La investigación está cerrada, pero el expediente sigue abierto en lo que más importa: Yamil Cabrera, acusado por el crimen de Jazmín González, seguirá cumpliendo prisión domiciliaria después de que la medida fuera prorrogada por la Justicia.
La decisión fue acordada entre la Fiscalía y la defensa del imputado, y contó además con el aval de la querella. Un consenso inusual en una causa que, por la brutalidad del hecho y el dolor de la familia, nunca dejó de generar tensión en el proceso judicial.
La jueza Barbagelata entendió que, aunque la etapa de investigación ya concluyó, todavía persisten riesgos procesales que justifican mantener la restricción. En términos prácticos: el sistema considera que Cabrera no puede estar en libertad plena mientras el caso no tenga resolución definitiva.

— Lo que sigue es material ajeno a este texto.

### src/sv/cmr_pkg.sv
`default_nettype none

package cmr_pkg;

   localparam logic [1:0] CMD_CPUID   = 2'd0;
   localparam logic [1:0] CMD_MSR_RD  = 2'd1;
   localparam logic [1:0] CMD_MSR_WR  = 2'd2;
   localparam logic [1:0] CMD_TICK    = 2'd3;

   localparam int unsigned CSR_COUNT = 8;
   localparam int unsigned CSR_AW    = 3;

   localparam logic [CSR_AW-1:0] CSR_BASE_CLK    = 3'd0;
   localparam logic [CSR_AW-1:0] CSR_MAX_MHZ     = 3'd1;
   localparam logic [CSR_AW-1:0] CSR_BUS_MHZ     = 3'd2;
   localparam logic [CSR_AW-1:0] CSR_XTAL_HZ     = 3'd3;
   localparam logic [CSR_AW-1:0] CSR_TSC_NUMER   = 3'd4;
   localparam logic [CSR_AW-1:0] CSR_TSC_DENOM   = 3'd5;
   localparam logic [CSR_AW-1:0] CSR_PHYS_BITS   = 3'd6;
   localparam logic [CSR_AW-1:0] CSR_LINEAR_BITS = 3'd7;

   localparam logic [15:0] RST_BASE_CLK    = 16'd3000;
   localparam logic [15:0] RST_MAX_MHZ     = 16'd5800;
   localparam logic [15:0] RST_BUS_MHZ     = 16'd100;
   localparam logic [31:0] RST_XTAL_HZ     = 32'd38400000;
   localparam logic [31:0] RST_TSC_NUMER   = 32'd156;
   localparam logic [31:0] RST_TSC_DENOM   = 32'd2;
   localparam logic [7:0]  RST_PHYS_BITS   = 8'd46;
   localparam logic [7:0]  RST_LINEAR_BITS = 8'd48;

   // base clock / 10 as (x * 52429) >> 19, exact for 16-bit x
   localparam int unsigned    PERF_STEP_W     = 13;
   localparam int unsigned    PERF_RECIP_SH   = 19;
   localparam logic [31:0]    PERF_RECIP      = 32'd52429;
   localparam logic [PERF_STEP_W-1:0] RST_PERF_STEP = 13'd300;

   localparam logic [31:0] LEAF_THERMAL   = 32'h0000_0006;
   localparam logic [31:0] LEAF_TSC       = 32'h0000_0015;
   localparam logic [31:0] LEAF_FREQ      = 32'h0000_0016;
   localparam logic [31:0] LEAF_ADDR_SIZE = 32'h8000_0008;
   localparam logic [31:0] LEAF_HV_VENDOR = 32'h4000_0000;
   localparam logic [31:0] LEAF_HV_IFACE  = 32'h4000_0001;
   localparam logic [31:0] LEAF_HV_LO     = 32'h4000_0000;
   localparam logic [31:0] LEAF_HV_HI     = 32'h4FFF_FFFF;

   localparam logic [31:0] PWR_MGMT_A     = 32'h0000_0077;
   localparam logic [31:0] PWR_MGMT_B     = 32'h0000_0002;
   localparam logic [31:0] PWR_MGMT_C     = 32'h0000_0009;
   localparam logic [31:0] HV_MAX_LEAF    = 32'h4000_0006;
   localparam logic [31:0] HV_VENDOR_EBX  = 32'h7263_694D;
   localparam logic [31:0] HV_VENDOR_ECX  = 32'h666F_736F;
   localparam logic [31:0] HV_VENDOR_EDX  = 32'h7648_2074;
   localparam logic [31:0] HV_IFACE_SIG   = 32'h3123_7648;

   localparam logic [31:0] MSR_APIC_BASE       = 32'h0000_001B;
   localparam logic [31:0] MSR_FEATURE_CONTROL = 32'h0000_003A;
   localparam logic [31:0] MSR_REF_CYCLES      = 32'h0000_00E7;
   localparam logic [31:0] MSR_ACT_CYCLES      = 32'h0000_00E8;
   localparam logic [31:0] MSR_DBG_CONTROL     = 32'h0000_01D9;
   localparam logic [31:0] MSR_GUEST_OS_ID     = 32'h4000_0000;
   localparam logic [31:0] MSR_HYPERCALL       = 32'h4000_0001;
   localparam logic [31:0] MSR_VP_INDEX        = 32'h4000_0002;
   localparam logic [31:0] MSR_TIME_REF        = 32'h4000_0020;

   localparam logic [63:0] APIC_BASE_VALUE   = 64'h0000_0000_FEE0_0800;
   localparam logic [63:0] APIC_BOOT_CPU_BIT = 64'h0000_0000_0000_0100;
   localparam logic [63:0] DEBUGCTL_MASK     = 64'h0000_0000_0000_FFC3;
   localparam logic [63:0] FC_LOCK_BIT       = 64'h0000_0000_0000_0001;
   localparam logic [63:0] FC_VMX_BIT        = 64'h0000_0000_0000_0004;

   localparam int unsigned MAX_DBG_CPUS = 16;

   typedef struct packed {
      logic [1:0]  cmd;
      logic [3:0]  cpu_index;
      logic [31:0] index;
      logic [63:0] write_value;
   } req_type;

   typedef struct packed {
      logic        handled;
      logic [31:0] out_a;
      logic [31:0] out_b;
      logic [31:0] out_c;
      logic [31:0] out_d;
   } rsp_type;

   typedef struct packed {
      logic [15:0] base_clock_mhz;
      logic [15:0] max_mhz;
      logic [15:0] bus_mhz;
      logic [31:0] xtal_freq_hz;
      logic [31:0] tsc_numer;
      logic [31:0] tsc_denom;
      logic [7:0]  phys_bits;
      logic [7:0]  linear_bits;
   } cfg_type;

   typedef struct packed {
      logic [63:0] feature_control;
      logic [63:0] guest_os_ident;
      logic [63:0] hypercall_page;
      logic [63:0] time_ref_count;
      logic [63:0] perf_count;
      logic [15:0] debug_control;
   } state_view_type;

   typedef struct packed {
      logic        tick;
      logic        fc_we;
      logic        gos_we;
      logic        hcp_we;
      logic        dbg_we;
      logic [63:0] wdata;
   } state_upd_type;

   function automatic logic in_span(input logic [31:0] id, input logic [31:0] lo,
                                    input logic [31:0] hi);
      return (id >= lo) && (id <= hi);
   endfunction

   function automatic logic msr_vmx_or_trace(input logic [31:0] id);
      return in_span(id, 32'h480, 32'h491) || (id == 32'hC001_0114) ||
             in_span(id, 32'h560, 32'h561) || in_span(id, 32'h570, 32'h572) ||
             in_span(id, 32'h580, 32'h58F);
   endfunction

   function automatic logic msr_present(input logic [31:0] id);
      return in_span(id, 32'h4000_0000, 32'h4000_00FF) ||
             (id == 32'h17) || in_span(id, 32'h34, 32'h35) || (id == 32'h3B) ||
             in_span(id, 32'h48, 32'h4F) || (id == 32'h8B) || (id == 32'hCE) ||
             (id == 32'hE2) || (id == 32'hFE) || in_span(id, 32'hE7, 32'hE8) ||
             in_span(id, 32'h10A, 32'h10B) || in_span(id, 32'h122, 32'h123) ||
             (id == 32'h17D) || in_span(id, 32'h198, 32'h19C) ||
             in_span(id, 32'h1A0, 32'h1A2) || in_span(id, 32'h1B0, 32'h1B1) ||
             (id == 32'h1D9) || in_span(id, 32'h1F2, 32'h1F3) ||
             in_span(id, 32'h280, 32'h2FF) || (id == 32'h345) ||
             in_span(id, 32'h38D, 32'h391) || in_span(id, 32'h3F1, 32'h3F7) ||
             in_span(id, 32'h6E0, 32'h6E1) || in_span(id, 32'hC80, 32'hC82) ||
             in_span(id, 32'hC000_0103, 32'hC000_0104);
   endfunction

endpackage

`default_nettype wire

### src/sv/cpuid_and_msr_responder_top.sv
// channel   direction  handshake              payload
// req_      in         req_valid / req_ready  req_data  (cmr_pkg::req_type)
// rsp_      out        rsp_valid / rsp_ready  rsp_data  (cmr_pkg::rsp_type)
// csr_      in         csr_we                 csr_index, csr_wdata
//
// One word a cycle unless the output stalls: a word is registered on entry, then
// decoded and applied to the MSR state when the decode stage advances, and its
// answer lands in the output register with rsp_valid. A tick word gives no answer.
// Reset is synchronous; configuration and MSR state return to defaults at once.
// A stalled output holds the decode stage; ticks drain even while rsp stalls.
`default_nettype none

module cpuid_and_msr_responder_top #(
   parameter int unsigned NUM_CPUS = 16
) (
   input  wire                          clock,
   input  wire                          reset,
   input  wire                          req_valid,
   output logic                         req_ready,
   input  var   cmr_pkg::req_type       req_data,
   output logic                         rsp_valid,
   input  wire                          rsp_ready,
   output cmr_pkg::rsp_type             rsp_data,
   input  wire                          csr_we,
   input  wire  [cmr_pkg::CSR_AW-1:0]   csr_index,
   input  wire  [31:0]                  csr_wdata
);

   cmr_pkg::cfg_type                   cfg_ff;
   logic [cmr_pkg::PERF_STEP_W-1:0]    perf_step_ff;
   logic [31:0]                        perf_prod;

   logic                               s1_valid_ff, s1_valid_in;
   cmr_pkg::req_type                   s1_ff;
   logic                               s1_tick, s1_fire;

   logic                               rsp_valid_ff, rsp_valid_in;
   cmr_pkg::rsp_type                   rsp_ff;

   cmr_pkg::rsp_type                   dec_rsp;
   cmr_pkg::state_upd_type             dec_upd;
   cmr_pkg::state_view_type            view;

   assign perf_prod = 32'(csr_wdata[15:0]) * cmr_pkg::PERF_RECIP;

   always_ff @(posedge clock) begin
      if (reset) begin
         cfg_ff.base_clock_mhz <= cmr_pkg::RST_BASE_CLK;
         cfg_ff.max_mhz        <= cmr_pkg::RST_MAX_MHZ;
         cfg_ff.bus_mhz        <= cmr_pkg::RST_BUS_MHZ;
         cfg_ff.xtal_freq_hz   <= cmr_pkg::RST_XTAL_HZ;
         cfg_ff.tsc_numer      <= cmr_pkg::RST_TSC_NUMER;
         cfg_ff.tsc_denom      <= cmr_pkg::RST_TSC_DENOM;
         cfg_ff.phys_bits      <= cmr_pkg::RST_PHYS_BITS;
         cfg_ff.linear_bits    <= cmr_pkg::RST_LINEAR_BITS;
         perf_step_ff          <= cmr_pkg::RST_PERF_STEP;
      end else if (csr_we) begin
         unique case (csr_index)
            cmr_pkg::CSR_BASE_CLK: begin
               cfg_ff.base_clock_mhz <= csr_wdata[15:0];
               perf_step_ff <= perf_prod[cmr_pkg::PERF_RECIP_SH +: cmr_pkg::PERF_STEP_W];
            end
            cmr_pkg::CSR_MAX_MHZ:     cfg_ff.max_mhz      <= csr_wdata[15:0];
            cmr_pkg::CSR_BUS_MHZ:     cfg_ff.bus_mhz      <= csr_wdata[15:0];
            cmr_pkg::CSR_XTAL_HZ:     cfg_ff.xtal_freq_hz <= csr_wdata;
            cmr_pkg::CSR_TSC_NUMER:   cfg_ff.tsc_numer    <= csr_wdata;
            cmr_pkg::CSR_TSC_DENOM:   cfg_ff.tsc_denom    <= csr_wdata;
            cmr_pkg::CSR_PHYS_BITS:   cfg_ff.phys_bits    <= csr_wdata[7:0];
            cmr_pkg::CSR_LINEAR_BITS: cfg_ff.linear_bits  <= csr_wdata[7:0];
            default: ;
         endcase
      end
   end

   // advance the decode stage when its answer has room, or when it is a tick
   assign s1_tick   = (s1_ff.cmd == cmr_pkg::CMD_TICK);
   assign s1_fire   = s1_valid_ff && (s1_tick || !rsp_valid_ff || rsp_ready);
   assign req_ready = !s1_valid_ff || s1_fire;

   always_comb begin
      s1_valid_in = s1_valid_ff;
      if (req_valid && req_ready) begin
         s1_valid_in = 1'b1;
      end else if (s1_fire) begin
         s1_valid_in = 1'b0;
      end
   end

   always_comb begin
      rsp_valid_in = rsp_valid_ff;
      if (s1_fire && !s1_tick) begin
         rsp_valid_in = 1'b1;
      end else if (rsp_ready) begin
         rsp_valid_in = 1'b0;
      end
   end

   always_ff @(posedge clock) begin
      if (reset) begin
         s1_valid_ff  <= 1'b0;
         rsp_valid_ff <= 1'b0;
      end else begin
         s1_valid_ff  <= s1_valid_in;
         rsp_valid_ff <= rsp_valid_in;
      end
   end

   always_ff @(posedge clock) begin
      if (req_valid && req_ready) begin
         s1_ff <= req_data;
      end
      if (s1_fire && !s1_tick) begin
         rsp_ff <= dec_rsp;
      end
   end

   cmr_decode u_decode (
      .req  (s1_ff),
      .cfg  (cfg_ff),
      .view (view),
      .rsp  (dec_rsp),
      .upd  (dec_upd)
   );

   cmr_state #(
      .NUM_CPUS (NUM_CPUS)
   ) u_state (
      .clock     (clock),
      .reset     (reset),
      .fire      (s1_fire),
      .cpu_index (s1_ff.cpu_index),
      .perf_step (perf_step_ff),
      .upd       (dec_upd),
      .view      (view)
   );

   assign rsp_valid = rsp_valid_ff;
   assign rsp_data  = rsp_ff;

   a_tick_no_rsp: assert property (@(posedge clock) disable iff (reset)
      (s1_fire && s1_tick) |=> (rsp_valid_ff == $past(rsp_valid_ff && !rsp_ready)))
      else $error("tick produced a response word");

   a_cmd_gives_rsp: assert property (@(posedge clock) disable iff (reset)
      (s1_fire && !s1_tick) |=> rsp_valid_ff)
      else $error("request word lost its response");

   a_stall_means_busy: assert property (@(posedge clock) disable iff (reset)
      !req_ready |-> (s1_valid_ff && !s1_tick && rsp_valid_ff && !rsp_ready))
      else $error("input stalled without cause");

   a_declined_zero: assert property (@(posedge clock) disable iff (reset)
      (rsp_valid_ff && !rsp_ff.handled) |->
         (rsp_ff.out_a == '0 && rsp_ff.out_b == '0 &&
          rsp_ff.out_c == '0 && rsp_ff.out_d == '0))
      else $error("declined response carries data");

endmodule

`default_nettype wire

### src/sv/cmr_decode.sv
`default_nettype none

module cmr_decode (
   input  var cmr_pkg::req_type        req,
   input  var cmr_pkg::cfg_type        cfg,
   input  var cmr_pkg::state_view_type view,
   output cmr_pkg::rsp_type            rsp,
   output cmr_pkg::state_upd_type      upd
);

   always_comb begin
      logic        ok;
      logic [31:0] ra, rb, rc, rd;
      logic [63:0] v;
      ok = 1'b0;
      ra = '0;
      rb = '0;
      rc = '0;
      rd = '0;
      v  = '0;
      upd = '0;
      upd.wdata = req.write_value;
      unique case (req.cmd)
         cmr_pkg::CMD_CPUID: begin
            priority if (req.index == cmr_pkg::LEAF_ADDR_SIZE) begin
               ok = 1'b1;
               ra = {16'b0, cfg.linear_bits, cfg.phys_bits};
            end else if (req.index == cmr_pkg::LEAF_THERMAL) begin
               ok = 1'b1;
               ra = cmr_pkg::PWR_MGMT_A;
               rb = cmr_pkg::PWR_MGMT_B;
               rc = cmr_pkg::PWR_MGMT_C;
            end else if (req.index == cmr_pkg::LEAF_TSC) begin
               ok = 1'b1;
               ra = cfg.tsc_denom;
               rb = cfg.tsc_numer;
               rc = cfg.xtal_freq_hz;
            end else if (req.index == cmr_pkg::LEAF_FREQ) begin
               ok = 1'b1;
               ra = {16'b0, cfg.base_clock_mhz};
               rb = {16'b0, cfg.max_mhz};
               rc = {16'b0, cfg.bus_mhz};
            end else if (cmr_pkg::in_span(req.index, cmr_pkg::LEAF_HV_LO,
                                          cmr_pkg::LEAF_HV_HI)) begin
               ok = 1'b1;
               if (req.index == cmr_pkg::LEAF_HV_VENDOR) begin
                  ra = cmr_pkg::HV_MAX_LEAF;
                  rb = cmr_pkg::HV_VENDOR_EBX;
                  rc = cmr_pkg::HV_VENDOR_ECX;
                  rd = cmr_pkg::HV_VENDOR_EDX;
               end else if (req.index == cmr_pkg::LEAF_HV_IFACE) begin
                  ra = cmr_pkg::HV_IFACE_SIG;
               end
            end else begin
               ok = 1'b0;
            end
         end
         cmr_pkg::CMD_MSR_RD: begin
            priority if (req.index == cmr_pkg::MSR_VP_INDEX) begin
               ok = 1'b1;
               v  = {60'b0, req.cpu_index};
            end else if (req.index == cmr_pkg::MSR_TIME_REF) begin
               ok = 1'b1;
               v  = view.time_ref_count;
            end else if (req.index == cmr_pkg::MSR_REF_CYCLES ||
                         req.index == cmr_pkg::MSR_ACT_CYCLES) begin
               ok = 1'b1;
               v  = view.perf_count;
            end else if (cmr_pkg::msr_vmx_or_trace(req.index)) begin
               ok = 1'b1;
            end else if (req.index == cmr_pkg::MSR_APIC_BASE) begin
               ok = 1'b1;
               v  = cmr_pkg::APIC_BASE_VALUE |
                    ((req.cpu_index == 4'd0) ? cmr_pkg::APIC_BOOT_CPU_BIT : 64'd0);
            end else if (req.index == cmr_pkg::MSR_FEATURE_CONTROL) begin
               ok = 1'b1;
               v  = view.feature_control;
            end else if (req.index == cmr_pkg::MSR_GUEST_OS_ID) begin
               ok = 1'b1;
               v  = view.guest_os_ident;
            end else if (req.index == cmr_pkg::MSR_HYPERCALL) begin
               ok = 1'b1;
               v  = view.hypercall_page;
            end else if (req.index == cmr_pkg::MSR_DBG_CONTROL) begin
               ok = 1'b1;
               v  = {48'b0, view.debug_control};
            end else begin
               ok = cmr_pkg::msr_present(req.index);
            end
            ra = v[31:0];
            rd = v[63:32];
         end
         cmr_pkg::CMD_MSR_WR: begin
            priority if (req.index == cmr_pkg::MSR_DBG_CONTROL) begin
               ok = ~|(req.write_value & ~cmr_pkg::DEBUGCTL_MASK);
               upd.dbg_we = ok;
            end else if (cmr_pkg::msr_vmx_or_trace(req.index)) begin
               ok = 1'b1;
            end else if (req.index == cmr_pkg::MSR_FEATURE_CONTROL) begin
               ok = 1'b1;
               upd.fc_we = 1'b1;
            end else if (req.index == cmr_pkg::MSR_GUEST_OS_ID) begin
               ok = 1'b1;
               upd.gos_we = 1'b1;
            end else if (req.index == cmr_pkg::MSR_HYPERCALL) begin
               ok = 1'b1;
               upd.hcp_we = 1'b1;
            end else begin
               ok = cmr_pkg::msr_present(req.index);
            end
         end
         cmr_pkg::CMD_TICK: begin
            upd.tick = 1'b1;
         end
         default: begin
            ok = 1'b0;
         end
      endcase
      rsp.handled = ok;
      rsp.out_a   = ok ? ra : '0;
      rsp.out_b   = ok ? rb : '0;
      rsp.out_c   = ok ? rc : '0;
      rsp.out_d   = ok ? rd : '0;
   end

endmodule

`default_nettype wire

### src/sv/cmr_state.sv
`default_nettype none

module cmr_state #(
   parameter int unsigned NUM_CPUS = 16
) (
   input  wire                                   clock,
   input  wire                                   reset,
   input  wire                                   fire,
   input  wire  [3:0]                            cpu_index,
   input  wire  [cmr_pkg::PERF_STEP_W-1:0]       perf_step,
   input  var   cmr_pkg::state_upd_type          upd,
   output cmr_pkg::state_view_type               view
);

   localparam int unsigned DBG_DEPTH =
      (NUM_CPUS < cmr_pkg::MAX_DBG_CPUS) ? NUM_CPUS : cmr_pkg::MAX_DBG_CPUS;
   localparam int unsigned DBG_AW = (DBG_DEPTH > 1) ? $clog2(DBG_DEPTH) : 1;

   logic [63:0] fc_ff, gos_ff, hcp_ff, time_ff, perf_ff;
   logic [15:0] dbg_ff [DBG_DEPTH];
   logic        dbg_hit;
   logic [DBG_AW-1:0] dbg_idx;

   assign dbg_hit = {1'b0, cpu_index} < 5'(DBG_DEPTH);
   assign dbg_idx = (DBG_DEPTH > 1) ? cpu_index[DBG_AW-1:0] : '0;

   always_ff @(posedge clock) begin
      if (reset) begin
         fc_ff   <= cmr_pkg::FC_LOCK_BIT;
         gos_ff  <= '0;
         hcp_ff  <= '0;
         time_ff <= '0;
         perf_ff <= '0;
         for (int i = 0; i < DBG_DEPTH; i++) begin
            dbg_ff[i] <= '0;
         end
      end else if (fire) begin
         if (upd.tick) begin
            time_ff <= time_ff + 64'd1;
            perf_ff <= perf_ff + 64'(perf_step);
         end
         if (upd.fc_we) begin
            fc_ff <= (upd.wdata | cmr_pkg::FC_LOCK_BIT) & ~cmr_pkg::FC_VMX_BIT;
         end
         if (upd.gos_we) begin
            gos_ff <= upd.wdata;
         end
         if (upd.hcp_we) begin
            hcp_ff <= upd.wdata;
         end
         if (upd.dbg_we && dbg_hit) begin
            dbg_ff[dbg_idx] <= upd.wdata[15:0];
         end
      end
   end

   always_comb begin
      view.feature_control = fc_ff;
      view.guest_os_ident  = gos_ff;
      view.hypercall_page  = hcp_ff;
      view.time_ref_count  = time_ff;
      view.perf_count      = perf_ff;
      view.debug_control   = dbg_hit ? dbg_ff[dbg_idx] : '0;
   end

endmodule

`default_nettype wire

La prisión domiciliaria es, en muchos casos, una medida que genera debate. Para la familia de la víctima y para quienes siguieron de cerca este crimen, que el acusado permanezca en su domicilio y no en una celda es un punto que duele. Para la Justicia, es una herramienta que equilibra derechos procesales con la necesidad de asegurar la presencia del imputado en el juicio.
Lo que viene ahora es el paso más esperado: el juicio oral, donde Yamil Cabrera deberá responder por la muerte de Jazmín González. Hasta que esa instancia llegue, la domiciliaria seguirá siendo la medida que lo mantiene bajo control del sistema judicial.